何必如此担心,这人间解不得的愁,愁也解不得,不如不去解,也免这愁;解得的愁,不是真愁,又何必去愁。
卫述秋在出租车上心头顿宽,终于有时间盘点自己的脑,发现一个有趣的现象:地理位置也好,买卖交涉也好,人情世故也好,他几乎知道所有的生活常识和细节,可唯独与身世相关的记忆,一点都没有。就像是谁有选择地把这一段抽空了。

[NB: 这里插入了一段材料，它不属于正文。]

--- src/rtl/cordic_arbiter.sv ---
// Two-requester round-robin front end for one shared combinational CORDIC core; optional range check via CORDIC_ARB_RANGE_CHECK_EN.
// Latency: response valid SETTLE+1 cycles after the accept cycle (1 cycle for an out-of-range angle when the check is built in).
// Backpressure: one transaction in flight; requesters see ready only in IDLE, and RESP holds until rsp_ready.
module cordic_arbiter #(
    parameter int               width  = 32,
    parameter int               SETTLE = 2,
    parameter logic [width-1:0] X_INIT = 32'd163008219
) (
    input  logic             clk,
    input  logic             rst_n,
    input  logic             req0_valid,
    input  logic [width-1:0] req0_angle,
    output logic             req0_ready,
    input  logic             req1_valid,
    input  logic [width-1:0] req1_angle,
    output logic             req1_ready,
    output logic [width-1:0] core_x_start,
    output logic [width-1:0] core_y_start,
    output logic [width-1:0] core_angle,
    input  logic [width-1:0] core_cosine,
    input  logic [width-1:0] core_sine,
    output logic             rsp_valid,
    input  logic             rsp_ready,
    output logic             rsp_id,
    output logic [width-1:0] rsp_cos,
    output logic [width-1:0] rsp_sin,
    output logic             rsp_err,
    output logic             busy
);

    typedef enum logic [1:0] {IDLE, WAIT, RESP} state_t;

    state_t           state_q, state_d;
    logic [3:0]       cnt_q;
    logic             last_q;
    logic             grant_id;
    logic             accept;
    logic             wait_done;
    logic             out_of_range;
    logic [width-1:0] angle_sel;

    assign angle_sel = grant_id ? req1_angle : req0_angle;
    assign wait_done = (cnt_q == 4'(SETTLE - 1));

`ifdef CORDIC_ARB_RANGE_CHECK_EN
    localparam logic signed [width-1:0] ANGLE_MAX = 1686628080;
    logic err_q;
    assign out_of_range = ($signed(angle_sel) > ANGLE_MAX);
    assign rsp_err      = err_q;
`else
    assign out_of_range = 1'b0;
    assign rsp_err      = 1'b0;
`endif

    always_comb begin
        state_d    = state_q;
        req0_ready = 1'b0;
        req1_ready = 1'b0;
        accept     = 1'b0;
        // A tie goes to whoever was not granted last; a lone request wins outright.
        grant_id   = (req0_valid && req1_valid) ? ~last_q : req1_valid;
        case (state_q)
            IDLE: begin
                if (rst_n && (req0_valid || req1_valid)) begin
                    accept     = 1'b1;
                    req0_ready = ~grant_id;
                    req1_ready = grant_id;
                    state_d    = out_of_range ? RESP : WAIT;
                end
            end
            WAIT: begin
                if (wait_done) state_d = RESP;
            end
            RESP: begin
                if (rsp_ready) state_d = IDLE;
            end
            default: state_d = IDLE;
        endcase
    end

    assign busy      = (state_q != IDLE);
    assign rsp_valid = (state_q == RESP);

    always_ff @(posedge clk or negedge rst_n) begin
        if (!rst_n) begin
            state_q      <= IDLE;
            cnt_q        <= '0;
            last_q       <= 1'b1;
            core_x_start <= '0;
            core_y_start <= '0;
            core_angle   <= '0;
            rsp_id       <= 1'b0;
            rsp_cos      <= '0;
            rsp_sin      <= '0;
`ifdef CORDIC_ARB_RANGE_CHECK_EN
            err_q        <= 1'b0;
`endif
        end else begin
            state_q <= state_d;
            if (accept) begin
                last_q <= grant_id;
                rsp_id <= grant_id;
                cnt_q  <= '0;
`ifdef CORDIC_ARB_RANGE_CHECK_EN
                err_q  <= out_of_range;
`endif
                if (out_of_range) begin
                    rsp_cos <= '0;
                    rsp_sin <= '0;
                end else begin
                    core_angle   <= angle_sel;
                    core_x_start <= X_INIT;
                    core_y_start <= '0;
                end
            end
            if (state_q == WAIT) begin
                cnt_q <= cnt_q + 4'd1;
                // Core has had SETTLE cycles on stable inputs by this edge.
                if (wait_done) begin
                    rsp_cos <= core_cosine;
                    rsp_sin <= core_sine;
                end
            end
        end
    end

endmodule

想到这种人为的可能性,他怅然若失,又似有所得。既是抽空,缘分到了,自有还回来的时候,硬要不还,自己也没必要图那烦恼。想通了这一节,觉着车窗外的景致也温馨起来。正是平安夜,沿途是浓浓的节日氛围,叫他有种生活归于正轨的平凡。除了伤痛和腰间的两大叠现金,其他部分都显得寻常起来,他恢复了几分愉悦感。
在浣纱路下车后,要找一家便宜的小旅馆住下。前台问他要身份证,他说还没办。原本青葱年少,外貌上也难辨岁数,加上长得俊朗,前台并不在意,象征性地用摄像头拍了他的照片,让他签上名。他留了个心眼,用上徐满和枭佬的名字,签了“徐枭”。
关上房门,平安夜,他一宿没睡。
翌日一早,在腾腾热情的耶诞气氛里,他瘸着腿子去电线杆子上觅得了人,给自己办出一张“徐枭”的证来。随后找到中介,用它租下清泰街上一间八楼的小屋。腿脚不便,越是要多动动,他想。尤其爱的是那口窗,窗外屋后有个小公园,扭着腰身的南方树木们在公园相遇,很成了一片气候,偶有丢了方向的蜻蜓和蝶会到窗台边停驻。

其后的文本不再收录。